Data shown —
-=-=-

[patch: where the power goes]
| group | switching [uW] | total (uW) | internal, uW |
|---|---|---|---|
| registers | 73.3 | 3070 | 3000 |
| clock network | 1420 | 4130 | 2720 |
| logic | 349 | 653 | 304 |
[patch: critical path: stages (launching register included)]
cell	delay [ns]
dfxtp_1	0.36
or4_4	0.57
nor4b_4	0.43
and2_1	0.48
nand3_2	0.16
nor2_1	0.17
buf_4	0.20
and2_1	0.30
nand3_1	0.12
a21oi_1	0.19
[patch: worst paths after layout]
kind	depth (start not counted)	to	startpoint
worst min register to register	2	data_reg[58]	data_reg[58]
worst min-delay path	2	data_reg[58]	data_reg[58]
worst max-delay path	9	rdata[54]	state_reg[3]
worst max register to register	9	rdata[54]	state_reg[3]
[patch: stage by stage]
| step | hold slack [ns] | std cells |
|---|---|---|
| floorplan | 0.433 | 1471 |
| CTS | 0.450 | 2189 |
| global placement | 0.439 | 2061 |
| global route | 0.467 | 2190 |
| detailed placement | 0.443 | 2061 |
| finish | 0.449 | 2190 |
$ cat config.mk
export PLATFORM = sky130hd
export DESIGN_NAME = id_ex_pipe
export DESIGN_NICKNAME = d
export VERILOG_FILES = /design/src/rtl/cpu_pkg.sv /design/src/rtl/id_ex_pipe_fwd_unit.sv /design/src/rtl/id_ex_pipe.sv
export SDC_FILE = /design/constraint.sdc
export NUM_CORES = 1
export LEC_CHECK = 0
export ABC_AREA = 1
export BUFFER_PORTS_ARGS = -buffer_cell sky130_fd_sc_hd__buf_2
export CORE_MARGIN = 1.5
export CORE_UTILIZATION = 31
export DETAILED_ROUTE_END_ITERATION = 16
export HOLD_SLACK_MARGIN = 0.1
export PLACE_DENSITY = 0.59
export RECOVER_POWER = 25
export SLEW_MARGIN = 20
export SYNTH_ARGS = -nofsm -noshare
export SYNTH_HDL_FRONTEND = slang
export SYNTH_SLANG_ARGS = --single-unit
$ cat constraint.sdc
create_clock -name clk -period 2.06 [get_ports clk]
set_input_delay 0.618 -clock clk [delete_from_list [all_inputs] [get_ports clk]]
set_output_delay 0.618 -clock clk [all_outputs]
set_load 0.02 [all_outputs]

-=-=-

What to work on —
Give all of the entries again, exactly.

Problem solution —
[patch: where the power goes]
| group | switching [uW] | total (uW) | internal, uW |
|---|---|---|---|
| registers | 73.3 | 3070 | 3000 |
| clock network | 1420 | 4130 | 2720 |
| logic | 349 | 653 | 304 |
[patch: critical path: stages (launching register included)]
cell	delay [ns]
dfxtp_1	0.36
or4_4	0.57
nor4b_4	0.43
and2_1	0.48
nand3_2	0.16
nor2_1	0.17
buf_4	0.20
and2_1	0.30
nand3_1	0.12
a21oi_1	0.19
[patch: worst paths after layout]
kind	depth (start not counted)	to	startpoint
worst min register to register	2	data_reg[58]	data_reg[58]
worst min-delay path	2	data_reg[58]	data_reg[58]
worst max-delay path	9	rdata[54]	state_reg[3]
worst max register to register	9	rdata[54]	state_reg[3]
[patch: stage by stage]
| step | hold slack [ns] | std cells |
|---|---|---|
| floorplan | 0.433 | 1471 |
| CTS | 0.450 | 2189 |
| global placement | 0.439 | 2061 |
| global route | 0.467 | 2190 |
| detailed placement | 0.443 | 2061 |
| finish | 0.449 | 2190 |
$ cat config.mk
export PLATFORM = sky130hd
export DESIGN_NAME = id_ex_pipe
export DESIGN_NICKNAME = d
export VERILOG_FILES = /design/src/rtl/cpu_pkg.sv /design/src/rtl/id_ex_pipe_fwd_unit.sv /design/src/rtl/id_ex_pipe.sv
export SDC_FILE = /design/constraint.sdc
export NUM_CORES = 1
export LEC_CHECK = 0
export ABC_AREA = 1
export BUFFER_PORTS_ARGS = -buffer_cell sky130_fd_sc_hd__buf_2
export CORE_MARGIN = 1.5
export CORE_UTILIZATION = 31
export DETAILED_ROUTE_END_ITERATION = 16
export HOLD_SLACK_MARGIN = 0.1
export PLACE_DENSITY = 0.59
export RECOVER_POWER = 25
export SLEW_MARGIN = 20
export SYNTH_ARGS = -nofsm -noshare
export SYNTH_HDL_FRONTEND = slang
export SYNTH_SLANG_ARGS = --single-unit
$ cat constraint.sdc
create_clock -name clk -period 2.06 [get_ports clk]
set_input_delay 0.618 -clock clk [delete_from_list [all_inputs] [get_ports clk]]
set_output_delay 0.618 -clock clk [all_outputs]
set_load 0.02 [all_outputs]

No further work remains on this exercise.